Não é propriamente um cenário desconhecido, uma história por contar ou uma narrativa inédita. No desporto, tal como na música, no cinema ou na arte, são muitas as memórias de pais que projetam sonhos nos filhos e levam a exigência até níveis poucos razoáveis. No caso dos irmãos Ingebrigtsen, porém, a alegada exigência terá ido mesmo longe demais — e já está a ter consequências.
Jakob, Henrik e Filip, três irmãos noruegueses que competem essencialmente nos 1.500 metros, acusaram o pai de “violência física” e comportamento “agressivo e controlador” enquanto este cumpria as funções de treinador, garantindo que não têm qualquer relação com o progenitor desde há dois anos. Numa carta enviada ao jornal Verdens Gang, os irmãos Ingebrigtsen revelam que os episódios de violência ocorriam tanto em contexto pessoal como profissional.
“Escrever aquilo que estamos a escrever dói, em muitos sentidos. Dói porque afeta uma pessoa que significou muito para nós e para a nossa carreira. Crescemos com um pai que foi muito agressivo e controlador e que utilizou a violência física e as ameaças como parte da sua educação”, começam por referir os noruegueses de 23, 32 e 30 anos, que em conjunto somam várias medalhas em Europeus e Mundiais, para além de presenças em Jogos Olímpicos, sendo que Jakob é mesmo o atual campeão olímpico dos 1.500 metros depois de ter conquistado o ouro em Tóquio.
“Ainda sentimos o desconforto e o medo que nos acompanharam desde a infância. Vivemos com isso e, na idade adulta, seguimos em frente. Pensávamos que sim, pelo menos. Se olharmos para trás, percebemos que fomos ingénuos. Há dois anos, voltaram a ocorrer as mesmas agressões e castigos físicos e isso foi a gota que fez o copo transbordar. A situação por que passámos enquanto família era insustentável e devia ter sido travada antes. A pressão que sentimos foi desumana. Ficámos sem energia e a alegria de praticar desporto desapareceu”, acrescentam.

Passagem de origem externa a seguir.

## src/rtl/atacd_pkg.sv

```systemverilog
package atacd_pkg;
    localparam int WORD_W     = 16;
    localparam int XFER_W     = 13;
    localparam int STAT_W     = 32;
    localparam int STAT_CNT_W = 14;
    localparam logic [13:0] SELDEV_PAT = 14'h2740;

    localparam int ST_IRQ_BIT    = 5;
    localparam int ST_DEV_BIT    = 11;
    localparam int ST_PIO_BIT    = 12;
    localparam int ST_WFULL_BIT  = 14;
    localparam int ST_REMPTY_BIT = 15;
    localparam int ST_CNT_LSB    = 16;
    localparam int ST_BAD_BIT    = 30;

    typedef enum logic [2:0] {
        OP_REG_RD, OP_REG_WR, OP_DAT_RD, OP_DAT_WR, OP_SEL_DEV, OP_BAD
    } op_e;

    typedef enum logic [1:0] {
        ST_IDLE, ST_BUSY, ST_RESP
    } st_e;

    typedef struct packed {
        logic [1:0]        cs;
        logic [2:0]        addr;
        logic [7:0]        wbyte;
        logic [XFER_W-1:0] xfer;
        logic              dev;
        logic              blk;
    } cmd_fields_t;
endpackage

```

## src/rtl/atacd_classify.sv

```systemverilog
module atacd_classify
    import atacd_pkg::*;
(
    input  logic [WORD_W-1:0] word_i,
    output op_e               op_o,
    output cmd_fields_t       fld_o
);
    always_comb begin
        fld_o.cs    = word_i[12:11];
        fld_o.addr  = word_i[10:8];
        fld_o.wbyte = word_i[7:0];
        fld_o.xfer  = word_i[XFER_W-1:0];
        fld_o.dev   = word_i[0];
        fld_o.blk   = word_i[1];

        if (word_i[15:2] == SELDEV_PAT) begin
            op_o = OP_SEL_DEV;
        end else if (word_i[14:13] == 2'b10) begin
            op_o = word_i[15] ? OP_DAT_WR : OP_DAT_RD;
        end else if (word_i[15:13] == 3'b001) begin
            op_o = OP_REG_RD;
        end else if (word_i[15:13] == 3'b101) begin
            op_o = OP_REG_WR;
        end else begin
            op_o = OP_BAD;
        end
    end
endmodule

```

## src/rtl/atacd_xfer_cnt.sv

```systemverilog
module atacd_xfer_cnt #(
    parameter int W = 14
) (
    input  logic         clk,
    input  logic         rst_n,
    input  logic         load_i,
    input  logic [W-1:0] val_i,
    input  logic         dec_i,
    output logic [W-1:0] cnt_o,
    output logic         zero_o
);
    logic [W-1:0] cnt_d, cnt_q;

    always_comb begin
        cnt_d = cnt_q;
        if (load_i) begin
            cnt_d = val_i;
        end else if (dec_i && (cnt_q != '0)) begin
            cnt_d = cnt_q - 1'b1;
        end
    end

    always_ff @(posedge clk or negedge rst_n) begin
        if (!rst_n) cnt_q <= '0;
        else        cnt_q <= cnt_d;
    end

    assign cnt_o  = cnt_q;
    assign zero_o = (cnt_q == '0);
endmodule

```

## src/rtl/atacd_status.sv

```systemverilog
module atacd_status
    import atacd_pkg::*;
(
    input  logic                  dev_i,
    input  logic                  pio_i,
    input  logic                  irq_i,
    input  logic                  wfull_i,
    input  logic                  rempty_i,
    input  logic                  bad_i,
    input  logic [STAT_CNT_W-1:0] cnt_i,
    output logic [STAT_W-1:0]     stat_o
);
    always_comb begin
        stat_o                             = '0;
        stat_o[ST_IRQ_BIT]                 = irq_i;
        stat_o[ST_DEV_BIT]                 = dev_i;
        stat_o[ST_PIO_BIT]                 = pio_i;
        stat_o[ST_WFULL_BIT]               = wfull_i;
        stat_o[ST_REMPTY_BIT]              = rempty_i;
        stat_o[ST_CNT_LSB +: STAT_CNT_W]   = cnt_i;
        stat_o[ST_BAD_BIT]                 = bad_i;
    end
endmodule

```

## src/rtl/ata_cmd_decoder.sv

```systemverilog
module ata_cmd_decoder
    import atacd_pkg::*;
#(
    parameter int RD_W = 32
) (
    input  logic              clk,
    input  logic              rst_n,
    input  logic              cmd_valid,
    input  logic [WORD_W-1:0] cmd_word,
    output logic              cmd_ready,
    output logic              req_valid,
    output logic [1:0]        req_kind,
    output logic [1:0]        req_cs,
    output logic [2:0]        req_addr,
    output logic [7:0]        req_wdata,
    output logic              req_dev,
    output logic              req_blocks,
    output logic [XFER_W-1:0] req_count,
    input  logic              eng_done,
    input  logic [7:0]        eng_rdata,
    output logic              rd_valid,
    output logic [RD_W-1:0]   rd_data,
    input  logic              rd_ready,
    input  logic              dev_irq,
    input  logic              wfifo_full,
    input  logic              rfifo_empty,
    output logic [STAT_W-1:0] status
);
    localparam int RD_PAD = RD_W - 8;

    typedef struct packed {
        st_e               st;
        logic [1:0]        kind;
        logic [1:0]        cs;
        logic [2:0]        addr;
        logic [7:0]        wbyte;
        logic [XFER_W-1:0] count;
        logic              dev;
        logic              blk;
        logic              rq_dev;
        logic              rq_blk;
        logic              bad;
        logic [7:0]        rbyte;
    } ctl_t;

    ctl_t ctl_d, ctl_q;

    op_e                   op;
    cmd_fields_t           fld;
    logic                  cnt_load, cnt_dec, cnt_zero;
    logic [STAT_CNT_W-1:0] cnt;

    atacd_classify u_classify (
        .word_i (cmd_word),
        .op_o   (op),
        .fld_o  (fld)
    );

    atacd_xfer_cnt #(.W(STAT_CNT_W)) u_cnt (
        .clk    (clk),
        .rst_n  (rst_n),
        .load_i (cnt_load),
        .val_i  (STAT_CNT_W'(fld.xfer)),
        .dec_i  (cnt_dec),
        .cnt_o  (cnt),
        .zero_o (cnt_zero)
    );

    always_comb begin
        ctl_d    = ctl_q;
        cnt_load = 1'b0;
        cnt_dec  = 1'b0;
        unique case (ctl_q.st)
            ST_IDLE: begin
                if (cmd_valid) begin
                    case (op)
                        OP_SEL_DEV: begin
                            ctl_d.dev = fld.dev;
                            ctl_d.blk = fld.blk;
                        end
                        OP_REG_RD, OP_REG_WR: begin
                            ctl_d.st     = ST_BUSY;
                            ctl_d.kind   = (op == OP_REG_WR) ? 2'b01 : 2'b00;
                            ctl_d.cs     = fld.cs;
                            ctl_d.addr   = fld.addr;
                            ctl_d.wbyte  = (op == OP_REG_WR) ? fld.wbyte : 8'h00;
                            ctl_d.count  = '0;
                            ctl_d.rq_dev = ctl_q.dev;
                            ctl_d.rq_blk = ctl_q.blk;
                        end
                        OP_DAT_RD, OP_DAT_WR: begin
                            ctl_d.st     = ST_BUSY;
                            ctl_d.kind   = (op == OP_DAT_WR) ? 2'b11 : 2'b10;
                            ctl_d.cs     = 2'b00;
                            ctl_d.addr   = 3'b000;
                            ctl_d.wbyte  = 8'h00;
                            ctl_d.count  = fld.xfer;
                            ctl_d.rq_dev = ctl_q.dev;
                            ctl_d.rq_blk = ctl_q.blk;
                            cnt_load     = 1'b1;
                        end
                        default: ctl_d.bad = 1'b1;
                    endcase
                end
            end
            ST_BUSY: begin
                if (eng_done) begin
                    case (ctl_q.kind)
                        2'b00: begin
                            ctl_d.rbyte = eng_rdata;
                            ctl_d.st    = ST_RESP;
                        end
                        2'b01: ctl_d.st = ST_IDLE;
                        default: begin
                            if (cnt_zero) ctl_d.st = ST_IDLE;
                            else          cnt_dec  = 1'b1;
                        end
                    endcase
                end
            end
            ST_RESP: begin
                if (rd_ready) ctl_d.st = ST_IDLE;
            end
            default: ctl_d.st = ST_IDLE;
        endcase
    end

    always_ff @(posedge clk or negedge rst_n) begin
        if (!rst_n) begin
            ctl_q <= '{st: ST_IDLE, default: '0};
        end else begin
            ctl_q <= ctl_d;
        end
    end

    assign cmd_ready  = (ctl_q.st == ST_IDLE);
    assign req_valid  = (ctl_q.st == ST_BUSY);
    assign req_kind   = ctl_q.kind;
    assign req_cs     = ctl_q.cs;
    assign req_addr   = ctl_q.addr;
    assign req_wdata  = ctl_q.wbyte;
    assign req_dev    = ctl_q.rq_dev;
    assign req_blocks = ctl_q.rq_blk;
    assign req_count  = ctl_q.count;
    assign rd_valid   = (ctl_q.st == ST_RESP);
    assign rd_data    = {{RD_PAD{1'b0}}, ctl_q.rbyte};

    atacd_status u_status (
        .dev_i    (ctl_q.dev),
        .pio_i    ((ctl_q.st == ST_BUSY) && ctl_q.kind[1]),
        .irq_i    (dev_irq),
        .wfull_i  (wfifo_full),
        .rempty_i (rfifo_empty),
        .bad_i    (ctl_q.bad),
        .cnt_i    (cnt),
        .stat_o   (status)
    );
endmodule

```
`config.mk`:
```
export PLATFORM = sky130hd
export DESIGN_NAME = sdcmd_engine
export DESIGN_NICKNAME = d
export VERILOG_FILES = /design/src/rtl/sdcmd_pkg.sv /design/src/rtl/sdcmd_crc7.sv /design/src/rtl/sdcmd_tx.sv /design/src/rtl/sdcmd_engine.sv
export SDC_FILE = /design/constraint.sdc
export NUM_CORES = 1
export LEC_CHECK = 0
export ABC_CLOCK_PERIOD_IN_PS = 3700
export BUFFER_PORTS_ARGS = -buffer_cell sky130_fd_sc_hd__clkbuf_2
export CORE_UTILIZATION = 60
export DETAILED_ROUTE_END_ITERATION = 16
export PLACE_DENSITY = 0.84
export SLEW_MARGIN = 5
export SYNTH_ARGS = -nofsm -noshare
export SYNTH_HDL_FRONTEND = slang
export SYNTH_HIERARCHICAL = 1
export SYNTH_SLANG_ARGS = --single-unit
```
`constraint.sdc`:
```
create_clock -name clk_i -period 3.7 [get_ports clk_i]
set_clock_uncertainty 0.05 [all_clocks]
set_input_delay 0.37 -clock clk_i [delete_from_list [all_inputs] [get_ports clk_i]]
set_output_delay 0.37 -clock clk_i [all_outputs]
set_load 0.01 [all_outputs]
```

A relação conturbada entre pai e filhos já tinha ficado visível nos recentes Mundiais de Budapeste, em agosto, onde Jakob vetou a presença do pai na concentração da comitiva da Noruega — em que este estava incluído enquanto treinador de outro atleta, Narve Gilje Nordas, algo que forçou a separação da equipa em duas unidades hoteleiras distintas. Em comunicado, porém, Gjert Ingebrigtsen negou todas as acusações.

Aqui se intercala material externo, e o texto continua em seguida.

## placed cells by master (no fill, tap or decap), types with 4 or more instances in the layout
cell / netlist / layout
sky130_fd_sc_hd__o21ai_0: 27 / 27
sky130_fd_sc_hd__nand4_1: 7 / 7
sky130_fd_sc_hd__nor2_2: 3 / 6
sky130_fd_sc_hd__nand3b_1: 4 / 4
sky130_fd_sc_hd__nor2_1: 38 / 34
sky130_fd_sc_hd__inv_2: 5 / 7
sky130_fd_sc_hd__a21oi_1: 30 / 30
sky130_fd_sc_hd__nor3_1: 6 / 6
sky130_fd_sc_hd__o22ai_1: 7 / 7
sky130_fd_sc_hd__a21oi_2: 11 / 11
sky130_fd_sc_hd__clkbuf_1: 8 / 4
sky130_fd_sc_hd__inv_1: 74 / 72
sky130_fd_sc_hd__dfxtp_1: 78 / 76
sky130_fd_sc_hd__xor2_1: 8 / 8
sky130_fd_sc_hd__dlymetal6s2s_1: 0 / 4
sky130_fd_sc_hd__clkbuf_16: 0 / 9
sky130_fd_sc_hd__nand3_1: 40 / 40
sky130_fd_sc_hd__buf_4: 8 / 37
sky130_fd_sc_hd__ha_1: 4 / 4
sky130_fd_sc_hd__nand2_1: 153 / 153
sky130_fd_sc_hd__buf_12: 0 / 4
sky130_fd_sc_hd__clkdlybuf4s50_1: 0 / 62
===== src/rtl/adc_ctrl_seq.sv =====
module adc_ctrl_seq #(
  parameter int unsigned CH_W  = 3,
  parameter int unsigned RES_W = 10,
  parameter int unsigned CNT_W = 16
) (
  input  logic             clk,
  input  logic             rst_n,
  input  logic             settled,
  input  logic [CH_W-1:0]  cfg_chan,
  input  logic             cfg_single,
  input  logic             start_wr,
  input  logic             stop_wr,
  input  logic             abort,
  input  logic             conv_done,
  input  logic [RES_W-1:0] conv_result,
  output logic             issue,
  output logic             accept_done,
  output logic             run,
  output logic             pend,
  output logic             busy,
  output logic             eoc,
  output logic [CH_W-1:0]  samp_chan,
  output logic [RES_W-1:0] data,
  output logic [CNT_W-1:0] count
);
  logic [CH_W-1:0] issued_chan;

  assign issue       = pend && settled && !busy;
  assign accept_done = conv_done && busy && !abort;

  always_ff @(posedge clk or negedge rst_n) begin
    if (!rst_n) begin
      run <= 1'b0; pend <= 1'b0; busy <= 1'b0; eoc <= 1'b0;
      issued_chan <= '0; samp_chan <= '0; data <= '0; count <= '0;
    end else if (abort) begin
      run <= 1'b0; pend <= 1'b0; busy <= 1'b0; eoc <= 1'b0;
    end else begin
      if (accept_done) begin
        busy      <= 1'b0;
        eoc       <= 1'b1;
        data      <= conv_result;
        samp_chan <= issued_chan;
        count     <= count + 1'b1;
        if (cfg_single) run  <= 1'b0;
        else if (run)   pend <= 1'b1;
      end
      if (issue) begin
        busy        <= 1'b1;
        pend        <= 1'b0;
        issued_chan <= cfg_chan;
      end
      if (start_wr) begin
        run  <= 1'b1;
        pend <= 1'b1;
        eoc  <= 1'b0;
      end
      if (stop_wr) begin
        run  <= 1'b0;
        pend <= 1'b0;
      end
    end
  end
endmodule
<file path="src/rtl/flash_guard_pkg.sv">
package flash_guard_pkg;
  typedef enum logic [1:0] {KS_IDLE, KS_HALF, KS_ARMED} key_st_t;
  localparam int B_START = 0;
  localparam int B_WEN   = 1;
  localparam int B_ERR   = 2;
  localparam int B_CFG   = 3;
endpackage

</file>
<file path="src/rtl/fg_key_seq.sv">
module fg_key_seq
  import flash_guard_pkg::*;
#(
  parameter int ADDR_W = 2,
  parameter int KEY_ADDR = 1,
  parameter logic [7:0] KEY_A = 8'h55,
  parameter logic [7:0] KEY_B = 8'hAA
) (
  input  logic              clk,
  input  logic              rst_i,
  input  logic              busy_i,
  input  logic              bus_wr,
  input  logic [ADDR_W-1:0] bus_addr,
  input  logic [7:0]        bus_wdata,
  output logic              armed_o
);
  key_st_t state_q;
  logic    key_hit;

  assign key_hit = (bus_addr == ADDR_W'(KEY_ADDR));

  // any write that is not the next expected key byte drops back to idle
  always_ff @(posedge clk) begin
    if (rst_i || busy_i) state_q <= KS_IDLE;
    else if (bus_wr) begin
      case (state_q)
        KS_IDLE: state_q <= (key_hit && bus_wdata == KEY_A) ? KS_HALF : KS_IDLE;
        KS_HALF: state_q <= (key_hit && bus_wdata == KEY_B) ? KS_ARMED : KS_IDLE;
        default: state_q <= KS_IDLE;
      endcase
    end
  end

  assign armed_o = (state_q == KS_ARMED);

  // a running write always disarms the checker
  p_rearm_r8: assert property (@(posedge clk) disable iff (rst_i)
    busy_i |=> !armed_o);
endmodule

</file>
<file path="src/rtl/fg_ctrl.sv">
module fg_ctrl (
  input  logic clk,
  input  logic rst_i,
  input  logic ctrl_wr,
  input  logic wd_start,
  input  logic wd_wen,
  input  logic wd_cfg,
  input  logic armed_i,
  input  logic prog_done,
  output logic busy_o,
  output logic wen_o,
  output logic cfg_o
);
  logic start_go;

  assign start_go = ctrl_wr && armed_i && !busy_o && wd_start && wd_wen;

  always_ff @(posedge clk) begin
    if (rst_i) begin
      busy_o <= 1'b0;
      wen_o  <= 1'b0;
      cfg_o  <= 1'b0;
    end else begin
      if (start_go)                 busy_o <= 1'b1;
      else if (busy_o && prog_done) busy_o <= 1'b0;
      if (ctrl_wr) begin
        wen_o <= wd_wen;
        if (!busy_o) cfg_o <= wd_cfg;
      end
    end
  end

  p_start_armed_r2: assert property (@(posedge clk) disable iff (rst_i)
    $rose(busy_o) |-> $past(armed_i));
  p_start_wen_r1: assert property (@(posedge clk) disable iff (rst_i)
    $rose(busy_o) |-> wen_o);
  p_busy_hold_r5: assert property (@(posedge clk) disable iff (rst_i)
    (busy_o && !prog_done) |=> busy_o);
  p_cfg_stable_r9: assert property (@(posedge clk) disable iff (rst_i)
    (busy_o && $past(busy_o)) |-> $stable(cfg_o));
endmodule

</file>
<file path="src/rtl/fg_err.sv">
module fg_err (
  input  logic clk,
  input  logic por_n,
  input  logic sys_rst_n,
  input  logic busy_i,
  input  logic clr_wr,
  output logic err_o
);
  // only power-on clears this flop asynchronously; system reset does not
  always_ff @(posedge clk or negedge por_n) begin
    if (!por_n)                      err_o <= 1'b0;
    else if (!sys_rst_n && busy_i)   err_o <= 1'b1;
    else if (clr_wr && sys_rst_n)    err_o <= 1'b0;
  end

  p_abort_sets_r6: assert property (@(posedge clk) disable iff (!por_n)
    (!sys_rst_n && busy_i) |=> err_o);
  p_err_sticky_r10: assert property (@(posedge clk) disable iff (!por_n)
    (err_o && !(clr_wr && sys_rst_n)) |=> err_o);
endmodule

</file>
<file path="src/rtl/flash_wr_guard.sv">
module flash_wr_guard
  import flash_guard_pkg::*;
#(
  parameter int ADDR_W = 2,
  parameter int CTRL_ADDR = 0,
  parameter int KEY_ADDR = 1,
  parameter logic [7:0] KEY_A = 8'h55,
  parameter logic [7:0] KEY_B = 8'hAA
) (
  input  logic              clk,
  input  logic              rst_n,
  input  logic              por_n,
  input  logic              bus_wr,
  input  logic [ADDR_W-1:0] bus_addr,
  input  logic [7:0]        bus_wdata,
  output logic [7:0]        bus_rdata,
  output logic              stall,
  output logic              prog_req,
  output logic              prog_cfg,
  input  logic              prog_done
);
  logic sys_rst, ctrl_wr, armed, busy, wen, cfg, err;

  assign sys_rst = !rst_n || !por_n;
  assign ctrl_wr = bus_wr && (bus_addr == ADDR_W'(CTRL_ADDR));

  fg_key_seq #(.ADDR_W(ADDR_W), .KEY_ADDR(KEY_ADDR), .KEY_A(KEY_A), .KEY_B(KEY_B)) u_key (
    .clk(clk), .rst_i(sys_rst), .busy_i(busy), .bus_wr(bus_wr),
    .bus_addr(bus_addr), .bus_wdata(bus_wdata), .armed_o(armed));

  fg_ctrl u_ctrl (
    .clk(clk), .rst_i(sys_rst), .ctrl_wr(ctrl_wr),
    .wd_start(bus_wdata[B_START]), .wd_wen(bus_wdata[B_WEN]), .wd_cfg(bus_wdata[B_CFG]),
    .armed_i(armed), .prog_done(prog_done),
    .busy_o(busy), .wen_o(wen), .cfg_o(cfg));

  fg_err u_err (
    .clk(clk), .por_n(por_n), .sys_rst_n(rst_n), .busy_i(busy),
    .clr_wr(ctrl_wr && !bus_wdata[B_ERR]), .err_o(err));

  always_comb begin
    bus_rdata = 8'h00;
    if (bus_addr == ADDR_W'(CTRL_ADDR)) begin
      bus_rdata[B_START] = busy;
      bus_rdata[B_WEN]   = wen;
      bus_rdata[B_ERR]   = err;
      bus_rdata[B_CFG]   = cfg;
    end
  end

  assign stall    = busy;
  assign prog_req = busy;
  assign prog_cfg = cfg;

  p_key_reads_zero_r3: assert property (@(posedge clk) disable iff (sys_rst)
    (bus_addr == ADDR_W'(KEY_ADDR)) |-> (bus_rdata == 8'h00));
  p_stall_until_done_r4: assert property (@(posedge clk) disable iff (sys_rst)
    (stall && !prog_done) |=> stall);
endmodule

</file>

“As afirmações carecem de fundamento. Nunca utilizei a violência contra os meus filhos. Também me apercebi de que tenho fragilidades enquanto pai e de que fui demasiado treinador, mas só demasiado tarde. A nossa família viveu no foco público durante muitos anos e escolhemos deixar que o público entrasse nas nossas vidas através de séries de televisão, entrevistas e muito mais. Que tenha existido violência nesta vida familiar pública é impensável. O povo norueguês viu as nossas vidas, para o bem e para o mal. Estou longe de ser perfeito enquanto pai e marido, mas não sou violento”, atirou.
Por agora, a Federação Norueguesa de Atletismo já indicou que não vai atribuir a acreditação de treinador a Gjert Ingebrigtsen tanto para os Mundiais de pista coberta do próximo ano, em Glasgow, como para os Europeus de Roma, em Itália. Na mesma linha de pensamento, o organismo instou o Comité Olímpico do país a ter a mesma atitude relativamente aos Jogos Olímpicos de Paris de 2024.